YOUR GOAL
Transcribe the following entries word for word. End with the line where "export SLEW_MARGIN = 20" appears.

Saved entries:
[config.mk]
export PLATFORM = sky130hd
export DESIGN_NAME = ntw_bar_decoder
export DESIGN_NICKNAME = d
export VERILOG_FILES = /design/src/rtl/ntw_pkg.sv /design/src/rtl/ntw_win_if.sv /design/src/rtl/ntw_window_match.sv /design/src/rtl/ntw_bar_decoder.sv
export SDC_FILE = /design/constraint.sdc
export NUM_CORES = 2
export LEC_CHECK = 0
export BUFFER_PORTS_ARGS = -buffer_cell sky130_fd_sc_hd__buf_2
export CAP_MARGIN = 5
export CELL_PAD_IN_SITES_DETAIL_PLACEMENT = 1
export CELL_PAD_IN_SITES_GLOBAL_PLACEMENT = 1
export CORE_MARGIN = 1
export CORE_UTILIZATION = 35
export DETAILED_ROUTE_END_ITERATION = 10
export PLACE_DENSITY = 0.61
export SLEW_MARGIN = 20
export SYNTH_ARGS = -nofsm -noshare
export SYNTH_HDL_FRONTEND = slang
export SYNTH_SLANG_ARGS = --single-unit
[constraint.sdc]
create_clock -name ref_clk -period 18.1 [get_ports ref_clk]
set_input_delay 0 -clock ref_clk [delete_from_list [all_inputs] [get_ports ref_clk]]
set_output_delay 0 -clock ref_clk [all_outputs]
set_load 0.005 [all_outputs]
[src/rtl/ntw_pkg.sv]
// Constants, field layouts and helpers for the cross-domain endpoint window decoder
// Contract
// - Up to eight endpoints; only the four endpoint-bearing port modes carry one.
// - Each endpoint has six window base registers, zero through five.
// - Windows decode memory space only; I/O requests are never claimed.
// - All windows translate directly; only two and four may select lookup translation.
// - Even plus odd register form a 64-bit prefetchable window; odd gives upper base.
// - In a merged pair the odd setup register stays read-write but is ignored.
// - Register zero, alone or paired, may map the 4 KB configuration space.
// - Each window has a setup register: enable, mode, size, translation method.
// - Window size shows as read-only zero base bits, so it is a power of two.
// - Limit register low 10 bits read as ones, giving 1 KB limit granularity.
// - Effective aperture is settable in 1 KB steps up to the requested size.
// - A limit below the base disables the window completely; here requests inside its aperture still complete as unsupported.
// - A limit inside the aperture ends the effective aperture, inclusive.
// - A limit beyond base plus size is ignored; full aperture applies.
// - Limit registers reset to the highest address, so they have no effect.
// - With configuration mapping, register zero's limit register is ignored.
// - In a 64-bit pair the odd limit register gives the upper limit bits.
// - A request outside a window's aperture is not handled by that window.
// - Inside the aperture but beyond the effective aperture means unsupported request.
// - Configuration mapping forces the window size to 4 KB.
package ntw_pkg;
  localparam int NUM_EP = 8;
  localparam int NUM_BAR = 6;
  localparam logic [7:0] OFS_BAR = 8'h00;
  localparam logic [7:0] OFS_SETUP = 8'h20;
  localparam logic [7:0] OFS_LIMIT = 8'h40;
  localparam logic [7:0] OFS_STATUS = 8'h60;
  localparam int SU_EN_BIT = 0;
  localparam int SU_MODE64_BIT = 1;
  localparam int SU_CFGMAP_BIT = 2;
  localparam int SU_SIZE_LSB = 4;
  localparam int SU_LUT_BIT = 12;
  localparam logic [31:0] SU_RW_MASK = 32'h0000_13f7;
  localparam logic [31:0] SU_LUT_MASK = 32'h0000_1000;
  localparam logic [31:0] SETUP_RST = 32'h0000_00c0;
  localparam logic [31:0] BAR_RST = 32'h0000_0000;
  localparam logic [31:0] LIMIT_RST = 32'hffff_ffff;
  localparam logic [9:0] LIMIT_LOW_ONES = 10'h3ff;
  localparam logic [63:0] LIMIT_MAX64 = 64'hffff_ffff_ffff_ffff;
  localparam logic [5:0] SIZE_MIN = 6'h0a;
  localparam logic [5:0] SIZE_MAX32 = 6'h1f;
  localparam logic [5:0] CFG_SIZE = 6'h0c;
  localparam logic [3:0] BAR_TYPE32 = 4'h0;
  localparam logic [3:0] BAR_TYPE64_PREF = 4'hc;
  localparam logic [2:0] PM_NT = 3'h1;
  localparam logic [2:0] PM_NT_DMA = 3'h2;
  localparam logic [2:0] PM_USW_NT = 3'h3;
  localparam logic [2:0] PM_USW_NT_DMA = 3'h4;
  localparam int ST_BAR_LSB = 0;
  localparam int ST_HIT_BIT = 4;
  localparam int ST_UR_BIT = 5;
  localparam int ST_PRESENT_BIT = 8;
  localparam int ST_URCNT_LSB = 16;

  function automatic logic [5:0] fit_size(input logic [31:0] setup, input logic is64);
    logic [5:0] sz;
    sz = setup[SU_SIZE_LSB +: 6];
    if (sz < SIZE_MIN)
      sz = SIZE_MIN;
    if (!is64 && sz > SIZE_MAX32)
      sz = SIZE_MAX32;
    return sz;
  endfunction

  function automatic logic [63:0] size_mask(input logic [5:0] sz);
    return (64'h1 << sz) - 64'h1;
  endfunction

  function automatic logic [63:0] lim64(input logic [31:0] hi, input logic [31:0] lo);
    return {hi, lo[31:10], LIMIT_LOW_ONES};
  endfunction

  function automatic logic ep_present(input logic [2:0] mode);
    return (mode == PM_NT) || (mode == PM_NT_DMA) || (mode == PM_USW_NT)
      || (mode == PM_USW_NT_DMA);
  endfunction
endpackage

[src/rtl/ntw_win_if.sv]
// Window descriptor and match result passed between decoder and matcher
interface ntw_win_if;
  logic active;
  logic [63:0] base;
  logic [63:0] mask;
  logic [63:0] limit;
  logic [63:0] addr;
  logic in_ap;
  logic in_eff;
  modport ctl (output active, base, mask, limit, addr, input in_ap, in_eff);
  modport match (input active, base, mask, limit, addr, output in_ap, in_eff);
endinterface

[src/rtl/ntw_window_match.sv]
// Aperture and effective-aperture compare for one window
module ntw_window_match (
  ntw_win_if.match win // Window descriptor in, match result out
);
  // Full aperture: all address bits above the size agree with the base
  assign win.in_ap = win.active && (((win.addr ^ win.base) & ~win.mask) == 64'h0);
  // A limit under the base leaves nothing; above the aperture it never bites
  assign win.in_eff = win.in_ap && (win.addr <= win.limit);
endmodule

[src/rtl/ntw_bar_decoder.sv]
// Base address window decoder for one cross-domain endpoint
module ntw_bar_decoder (
  input wire logic ref_clk, // System clock
  input wire logic sys_rst, // Synchronous reset, active high
  input wire logic clk_en, // Clock enable, freezes all state when low
  input wire logic [2:0] port_mode, // Operating mode of the hosting port
  input wire logic [7:0] reg_addr, // Register byte address
  input wire logic [31:0] reg_wdata, // Register write data
  input wire logic reg_wr, // Register write strobe
  input wire logic reg_rd, // Register read strobe
  output logic [31:0] reg_rdata, // Register read data, cycle after strobe
  input wire logic tlp_valid, // Received request present
  input wire logic [63:0] tlp_addr, // Request address
  input wire logic tlp_mem, // Request is memory space, low for I/O
  output logic dec_valid, // Decode result present
  output logic dec_hit, // Request claimed by a window
  output logic [2:0] dec_bar, // Claiming window index
  output logic dec_unsup, // Request completes as unsupported
  output logic dec_cfg_space, // Hit lands in mapped configuration space
  output logic dec_lookup // Claiming window uses lookup translation
);
  logic [31:0] bar_reg [ntw_pkg::NUM_BAR];
  logic [31:0] setup_reg [ntw_pkg::NUM_BAR];
  logic [31:0] limit_reg [ntw_pkg::NUM_BAR];
  logic [31:0] bar_rd [ntw_pkg::NUM_BAR];
  logic [5:0] ap;
  logic [5:0] eff;
  logic cfgmap0;
  logic ep_en;
  logic wr_bar;
  logic wr_setup;
  logic wr_limit;
  logic idx_ok;
  logic [2:0] idx;
  logic [31:0] next_rdata;
  logic found;
  logic [2:0] sel;
  logic any_ap;
  logic next_unsup;
  logic last_hit;
  logic last_ur;
  logic [2:0] last_bar;
  logic [15:0] ur_count;

  assign ep_en = ntw_pkg::ep_present(port_mode);

  // Register address decode
  assign idx = reg_addr[4:2];
  assign idx_ok = (reg_addr[1:0] == 2'h0) && (idx < 3'h6);
  assign wr_bar = reg_wr && idx_ok && (reg_addr[7:5] == ntw_pkg::OFS_BAR[7:5]);
  assign wr_setup = reg_wr && idx_ok && (reg_addr[7:5] == ntw_pkg::OFS_SETUP[7:5]);
  assign wr_limit = reg_wr && idx_ok && (reg_addr[7:5] == ntw_pkg::OFS_LIMIT[7:5]);

  // Window base registers
  always_ff @(posedge ref_clk)
  begin
    if (sys_rst)
    begin
      for (int i = 0; i < ntw_pkg::NUM_BAR; i++)
      begin
        bar_reg[i] <= ntw_pkg::BAR_RST;
      end
    end
    else if (clk_en && wr_bar)
    begin
      bar_reg[idx] <= reg_wdata;
    end
  end

  // Setup registers; lookup selection only kept for windows two and four
  always_ff @(posedge ref_clk)
  begin
    if (sys_rst)
    begin
      for (int i = 0; i < ntw_pkg::NUM_BAR; i++)
      begin
        setup_reg[i] <= ntw_pkg::SETUP_RST;
      end
    end
    else if (clk_en && wr_setup)
    begin
      if (idx == 3'h2 || idx == 3'h4)
      begin
        setup_reg[idx] <= reg_wdata & ntw_pkg::SU_RW_MASK;
      end
      else
      begin
        setup_reg[idx] <= reg_wdata & ntw_pkg::SU_RW_MASK & ~ntw_pkg::SU_LUT_MASK;
      end
    end
  end

  // Limit registers, reset to the top of the address space
  always_ff @(posedge ref_clk)
  begin
    if (sys_rst)
    begin
      for (int i = 0; i < ntw_pkg::NUM_BAR; i++)
      begin
        limit_reg[i] <= ntw_pkg::LIMIT_RST;
      end
    end
    else if (clk_en && wr_limit)
    begin
      // Kept raw: an odd register serving as upper limit bits must not have ones forced in
      limit_reg[idx] <= reg_wdata;
    end
  end

  // One even/odd pair of windows per iteration
  for (genvar p = 0; p < 3; p++)
  begin : g_pair
    localparam int E = 2 * p;
    localparam int O = 2 * p + 1;
    ntw_win_if win_e ();
    ntw_win_if win_o ();
    logic p64;
    logic cfgm;
    logic [5:0] size_e;
    logic [5:0] size_o;

    assign p64 = setup_reg[E][ntw_pkg::SU_MODE64_BIT];
    if (p == 0)
    begin : g_cfg
      assign cfgm = setup_reg[E][ntw_pkg::SU_CFGMAP_BIT];
    end
    else
    begin : g_nocfg
      assign cfgm = 1'b0;
    end
    assign size_e = cfgm ? ntw_pkg::CFG_SIZE : ntw_pkg::fit_size(setup_reg[E], p64);
    assign size_o = ntw_pkg::fit_size(setup_reg[O], 1'b0);

    // Even window, 32-bit or lower half of a 64-bit pair
    assign win_e.active = ep_en && setup_reg[E][ntw_pkg::SU_EN_BIT];
    assign win_e.mask = ntw_pkg::size_mask(size_e);
    assign win_e.base = {p64 ? bar_reg[O] : 32'h0, bar_reg[E]} & ~win_e.mask;
    assign win_e.limit = cfgm ? ntw_pkg::LIMIT_MAX64
      : ntw_pkg::lim64(p64 ? limit_reg[O] : 32'h0, limit_reg[E]);
    assign win_e.addr = tlp_addr;

    // Odd window, silenced when it serves as the upper half
    assign win_o.active = ep_en && setup_reg[O][ntw_pkg::SU_EN_BIT] && !p64;
    assign win_o.mask = ntw_pkg::size_mask(size_o);
    assign win_o.base = {32'h0, bar_reg[O]} & ~win_o.mask;
    assign win_o.limit = ntw_pkg::lim64(32'h0, limit_reg[O]);
    assign win_o.addr = tlp_addr;

    ntw_window_match u_match_e (
      .win (win_e)
    );
    ntw_window_match u_match_o (
      .win (win_o)
    );

    assign ap[E] = win_e.in_ap;
    assign eff[E] = win_e.in_eff;
    assign ap[O] = win_o.in_ap;
    assign eff[O] = win_o.in_eff;

    // Size bits read back as zero; low nibble flags memory type, except on an odd register serving as upper base bits
    assign bar_rd[E] = (bar_reg[E] & ~win_e.mask[31:0])
      | 32'(p64 ? ntw_pkg::BAR_TYPE64_PREF : ntw_pkg::BAR_TYPE32);
    assign bar_rd[O] = p64 ? (bar_reg[O] & ~win_e.mask[63:32])
      : ((bar_reg[O] & ~win_o.mask[31:0]) | 32'(ntw_pkg::BAR_TYPE32));
  end

  assign cfgmap0 = g_pair[0].cfgm;

  // Lowest claiming window wins; overlaps are software's fault
  always_comb
  begin
    found = 1'b0;
    sel = 3'h0;
    for (int i = ntw_pkg::NUM_BAR - 1; i >= 0; i--)
    begin
      if (eff[i])
      begin
        found = 1'b1;
        sel = 3'(i);
      end
    end
  end

  assign any_ap = |ap;
  assign next_unsup = tlp_mem && any_ap && !found;

  // Registered decode result
  always_ff @(posedge ref_clk)
  begin
    if (sys_rst)
    begin
      dec_valid <= 1'b0;
      dec_hit <= 1'b0;
      dec_bar <= 3'h0;
      dec_unsup <= 1'b0;
      dec_cfg_space <= 1'b0;
      dec_lookup <= 1'b0;
    end
    else if (clk_en)
    begin
      dec_valid <= tlp_valid;
      dec_hit <= tlp_valid && tlp_mem && found;
      dec_bar <= sel;
      dec_unsup <= tlp_valid && next_unsup;
      dec_cfg_space <= tlp_valid && tlp_mem && found && (sel == 3'h0) && cfgmap0;
      dec_lookup <= tlp_valid && tlp_mem && found
        && setup_reg[sel][ntw_pkg::SU_LUT_BIT];
    end
  end

  // Status of the most recent decode and a count of unsupported requests
  always_ff @(posedge ref_clk)
  begin
    if (sys_rst)
    begin
      last_hit <= 1'b0;
      last_ur <= 1'b0;
      last_bar <= 3'h0;
      ur_count <= 16'h0000;
    end
    else if (clk_en && tlp_valid)
    begin
      last_hit <= tlp_mem && found;
      last_ur <= next_unsup;
      last_bar <= sel;
      if (next_unsup)
      begin
        ur_count <= ur_count + 16'h0001;
      end
    end
  end

  // Read multiplexer; unmapped addresses read zero
  always_comb
  begin
    next_rdata = 32'h0;
    if (reg_addr[7:5] == ntw_pkg::OFS_STATUS[7:5] && reg_addr[4:0] == 5'h00)
    begin
      next_rdata[ntw_pkg::ST_BAR_LSB +: 3] = last_bar;
      next_rdata[ntw_pkg::ST_HIT_BIT] = last_hit;
      next_rdata[ntw_pkg::ST_UR_BIT] = last_ur;
      next_rdata[ntw_pkg::ST_PRESENT_BIT] = ep_en;
      next_rdata[ntw_pkg::ST_URCNT_LSB +: 16] = ur_count;
    end
    else if (idx_ok)
    begin
      case (reg_addr[7:5])
        ntw_pkg::OFS_BAR[7:5]: next_rdata = bar_rd[idx];
        ntw_pkg::OFS_SETUP[7:5]: next_rdata = setup_reg[idx];
        ntw_pkg::OFS_LIMIT[7:5]: next_rdata = {limit_reg[idx][31:10], ntw_pkg::LIMIT_LOW_ONES};
        default: next_rdata = 32'h0;
      endcase
    end
  end

  // Read data stands only in the cycle after the strobe
  always_ff @(posedge ref_clk)
  begin
    if (sys_rst)
    begin
      reg_rdata <= 32'h0;
    end
    else if (clk_en)
    begin
      reg_rdata <= reg_rd ? next_rdata : 32'h0;
    end
  end
endmodule

After elaboration in Yosys (flattened, before gate mapping)
Memory sizes are Yosys's and may differ from the RTL's.
Cells that the tools add are included.
- output and inout bits: 40
- memories: 3
- memory bits (writable): 444
- register bits after elaboration: 61
- word-level logic and storage cells: 246
- memory list (name ; words ; bits a word ; rd ports ; clocked after memory_dff ; wr ports ; line ; text):
    bar_reg ; 6 ; 32 ; 6 ; 0 ; 6 ; ntw_bar_decoder.sv:22 ; logic [31:0] bar_reg [ntw_pkg::NUM_BAR];
    limit_reg ; 6 ; 32 ; 7 ; 0 ; 6 ; ntw_bar_decoder.sv:24 ; logic [31:0] limit_reg [ntw_pkg::NUM_BAR];
    setup_reg ; 6 ; 10 ; 8 ; 0 ; 6 ; ntw_bar_decoder.sv:23 ; logic [31:0] setup_reg [ntw_pkg::NUM_BAR];
- muxes and demuxes: 77
- reductions and logical operators: 66
- magnitude comparators: 20
- bitwise gates (word level): 47
- shift-type cells: 6
- add/subtract/negate cells: 7
- equality and inequality tests: 9
- operators by type and width (kind ; number):
    $and 64x64->64 ; 9
    $mux 32 ; 15
    $logic_not 64->1 ; 6
    $not 64->64 ; 6
    $shl 1x6->64 const A ; 6
    $sub 64x1->64 const B ; 6
    $xor 64x64->64 ; 6
    $and 32x32->32 ; 9
    $not 32->32 ; 9
    $and 32x64->64 ; 3
    $le 64x32->1 ; 3
    $le 64x64->1 ; 3
    $bmux 32 s3 ; 1
    $or 32x4->32 ; 3
    $pmux 32 s3 ; 1
    $mux 6 ; 13
    $mux 64 ; 1
    $reduce_or 32->1 ; 2
    $logic_and 1x1->1 ; 43
    $gt 6x5->1 const B ; 6
    $lt 6x4->1 const B ; 6
    $mux 3 ; 10
    $mux 1 ; 27
    $mux 10 ; 2
    other kinds (20) ; 36

Longest topological paths before layout
An unclocked memory read counts as a cell.
- word-level depth: 23
- depth in mapped cells: 25
- mapped depth without buffers: 14

Cells and area by module
A second synthesis with hierarchy kept.
- cell total of the unflattened synthesis: 5545
- area total of the unflattened synthesis: 47234.1 um^2
- modules (own cells, without submodules) (module ; cells each ; times used ; sequential area each (um^2) ; area an instance (um^2)):
    ntw_bar_decoder ; 3457 ; 1 ; 15124.5 ; 31979.4
    ntw_window_match ; 348 ; 6 ; 0.0 ; 2542.4

Worst setup path after synthesis
No wires, ideal clock.
- kind: reg2reg
- from: mem setup_reg[2][1] (netlist bit)
- to: reg ur_count[14]
- cell stages (with the launch flop): 26
- data required time: 17.979 ns
- arrival time: 5.962 ns
- path buffers: 11
- slack: 12.017 ns
- setup time: 0.121 ns
- clock period less this slack: 6.083 ns
- path through: edfxtp_1 clkbuf_8 clkbuf_1 clkbuf_1 buf_1 clkbuf_1 clkbuf_1 clkbuf_1 buf_1 buf_1 nand2_1 ha_1 a21o_1 a21o_1 a2111oi_0 o21bai_1 a21oi_1 o2111ai_1 o31ai_1 nand4b_1 o41ai_4 a311o_1 buf_6 buf_12 nor3_2 mux2_4
- RTL lines (item ; line ; text):
    start: declaration ; ntw_bar_decoder.sv:23 ;
    end signal: assignment ; ntw_bar_decoder.sv:229 ; ur_count <= ur_count + 16'h0001;
    end: declaration ; ntw_bar_decoder.sv:43 ; logic [15:0] ur_count;

==> impl_metrics.env <==
export IMPL_wl_per_cell_um=40.55
export IMPL_rsz0062_at_grt="no"
export IMPL_setup_ws_ps=11080
export IMPL_cts_sinks=524
export IMPL_finalCritPeriodShare_pct=38.81
export IMPL_p_leak_nw=17.96
export IMPL_clk_latency_ps=710
export IMPL_cp_arrival_ps=7590
export IMPL_synth_flop_cell="edfxtp_1"
export IMPL_cap_violations=0
export IMPL_cts_tree="built"
export IMPL_worst_path_max_fanout=56
export IMPL_final_max_slew_viol_count=0
export IMPL_nets=5114
export IMPL_hpwlAfterDp_mm=190.8
export IMPL_seq_area_frac_synth_pct=36.04
export IMPL_num_vias=42700
export IMPL_max_freq_mhz=142.4
export IMPL_synth_edf_count=463
export IMPL_io_pins=154
export IMPL_rr_worst_depth=14
export IMPL_cp_data_required_time_ps=18660
export IMPL_port_buffers=153
export IMPL_min_period_ps=7024
export IMPL_yosys_warnings=0
export IMPL_grt_max_degree=68
export IMPL_cts_repair_resized=0
export IMPL_cts_buffers_inserted=69
export IMPL_grt_pass1_wl_mm=351.2
export IMPL_htreeDepth=3
export IMPL_drcViolationCount=0
export IMPL_hold_depth=2
export IMPL_hold_viol=0
export IMPL_peakVddDrop_mv=0.07532
export IMPL_grt_pass1_vias=40970
export IMPL_grtUsageTotal_pct=42.19
export IMPL_initial_core_util_pct=35.44
export IMPL_syn_to_final_growth_pct=12.39
export IMPL_post_cts_setup_buffer_count=0
export IMPL_die_w_um=348.3
export IMPL_worstMarginPinSlew_ps=1268
export IMPL_pre_cts_ws_ps=11260
export IMPL_clockBufferDepth=3
export IMPL_synth_area_um2=41960
export IMPL_detail_route_antenna_nets=0
export IMPL_drive_above_1_share_pct=13.21
export IMPL_postSynthAreaPerCell_um2=8.955
export IMPL_core_area_um2=118400
export IMPL_holdBufCountCts=26
export IMPL_setup_tns_ps=0
export IMPL_setup_violations_final=0
export IMPL_largest_reg_flops=206
export IMPL_drtPass1Iterations=8
export IMPL_root_buffer="clkbuf_16"
export IMPL_status="completed"
export IMPL_synthArstFlopShare_pct=0
export IMPL_row_count=126
export IMPL_gp_congestion=1.054
export IMPL_vias_per_cell=6.626
export IMPL_slew_headroom_pct=14.91
export IMPL_worstHoldPathType="in2reg"
export IMPL_final_core_util_pct=39.83
export IMPL_synth_cells=4686
export IMPL_fp_dieH_um=348.3
export IMPL_wl_mm=261.3
export IMPL_start_kind="register"
export IMPL_grt_ovfl_total=0
export IMPL_skew_ps=71.40
export IMPL_die_area_um2=121300
export IMPL_ys_ff_latch=524
export IMPL_grt_antenna_before_repair=36
export IMPL_drtIter0Drc=5921
export IMPL_crit_type="reg2reg"
export IMPL_clkTransAtPathRegs_ps=60
export IMPL_setup_worst_path_end_class="register"
export IMPL_p_per_area_nw_per_um2=80.03
export IMPL_netlist_cell_type_count=112
==> metal layers <==
metal  vias to the layer above  routed length, µm  share of wire [%]  global-route usage, %
li1                      17490                  -                  -                      -
met1                     21660             102400                 39                  54.61
met2                      2788             110500                 42                  62.15
met3                       736              27750                 11                  10.08
met4                        24              20480                7.8                  28.58
met5                         -                171              0.065                      0
==> cells in the final DEF (no fill, tap or decap), drive strengths merged, types with 79 or more instances in the layout <==
cell / netlist / final
clkbuf: 266 / 81
or2: 100 / 100
nand4: 96 / 96
conb: 2 / 79
xor2: 160 / 160
a21oi: 255 / 255
nand3: 127 / 127
nand2: 514 / 514
inv: 220 / 225
xnor2: 135 / 135
edfxtp: 463 / 463
nor2: 369 / 369
ha: 235 / 235
o21ai: 196 / 196
and2: 110 / 110
nor3: 106 / 106
a21o: 84 / 84
and3: 84 / 84
buf: 85 / 255
==> per-stage QoR <==
stage          cell area (µm²)  instances  power [mW]  hold WS (ps)
6_report                 47160       6444       3.774         44.11
5_1_grt                  47110       6424       3.840         25.37
3_5_place_dp             44490       6268       2.273         332.3
4_1_cts                  47090       6422       3.728         7.362
2_1_floorplan            42250       4763       1.871         167.5
3_3_place_gp             44480       6268       2.271         331.0
==> synthesized netlist by cell type (40+ instances only) <==
master	number	area [µm²]
mux4_2	63	1419
ha_1	235	2940
and3_1	76	475.5
nor4_1	66	412.9
buf_1	60	225.2
nand4_1	96	600.6
o211ai_1	52	390.4
and2_1	105	656.9
clkbuf_1	257	964.7
edfxtp_1	463	13900
nor3_1	101	505.5
nand3_1	127	635.6
xnor2_1	135	1182
or2_2	100	625.6
inv_1	219	822.0
dfxtp_1	61	1221
a21o_1	83	623.1
a211oi_1	40	300.3
a21oi_1	255	1276
nor2b_1	43	269.0
mux2i_1	42	420.4
nor2_1	368	1381
xor2_1	160	1401
nand2_1	514	1929
a31oi_1	52	325.3
o21ai_0	193	965.9
==> power breakdown <==
group	total (mW)	switching [mW]	internal, mW
Combinational	0.866	0.623	0.242
Clock	1.47	0.649	0.821
Sequential	1.44	0.0697	1.37
Total	3.77	1.34	2.43
==> path summary, 6_finish.rpt <==
| path | from | slack, ps | to |
|---|---|---|---|
| worst max-delay path | setup_reg[2][1] | 11080 | ur_count[13] |
| worst min-delay path | reg_wdata[4] | 40 | bar_reg[4][4] |
| worst max register to register | setup_reg[2][1] | 11080 | ur_count[13] |
| worst min register to register | last_ur | 460 | last_ur |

REPLY
[config.mk]
export PLATFORM = sky130hd
export DESIGN_NAME = ntw_bar_decoder
export DESIGN_NICKNAME = d
export VERILOG_FILES = /design/src/rtl/ntw_pkg.sv /design/src/rtl/ntw_win_if.sv /design/src/rtl/ntw_window_match.sv /design/src/rtl/ntw_bar_decoder.sv
export SDC_FILE = /design/constraint.sdc
export NUM_CORES = 2
export LEC_CHECK = 0
export BUFFER_PORTS_ARGS = -buffer_cell sky130_fd_sc_hd__buf_2
export CAP_MARGIN = 5
export CELL_PAD_IN_SITES_DETAIL_PLACEMENT = 1
export CELL_PAD_IN_SITES_GLOBAL_PLACEMENT = 1
export CORE_MARGIN = 1
export CORE_UTILIZATION = 35
export DETAILED_ROUTE_END_ITERATION = 10
export PLACE_DENSITY = 0.61
export SLEW_MARGIN = 20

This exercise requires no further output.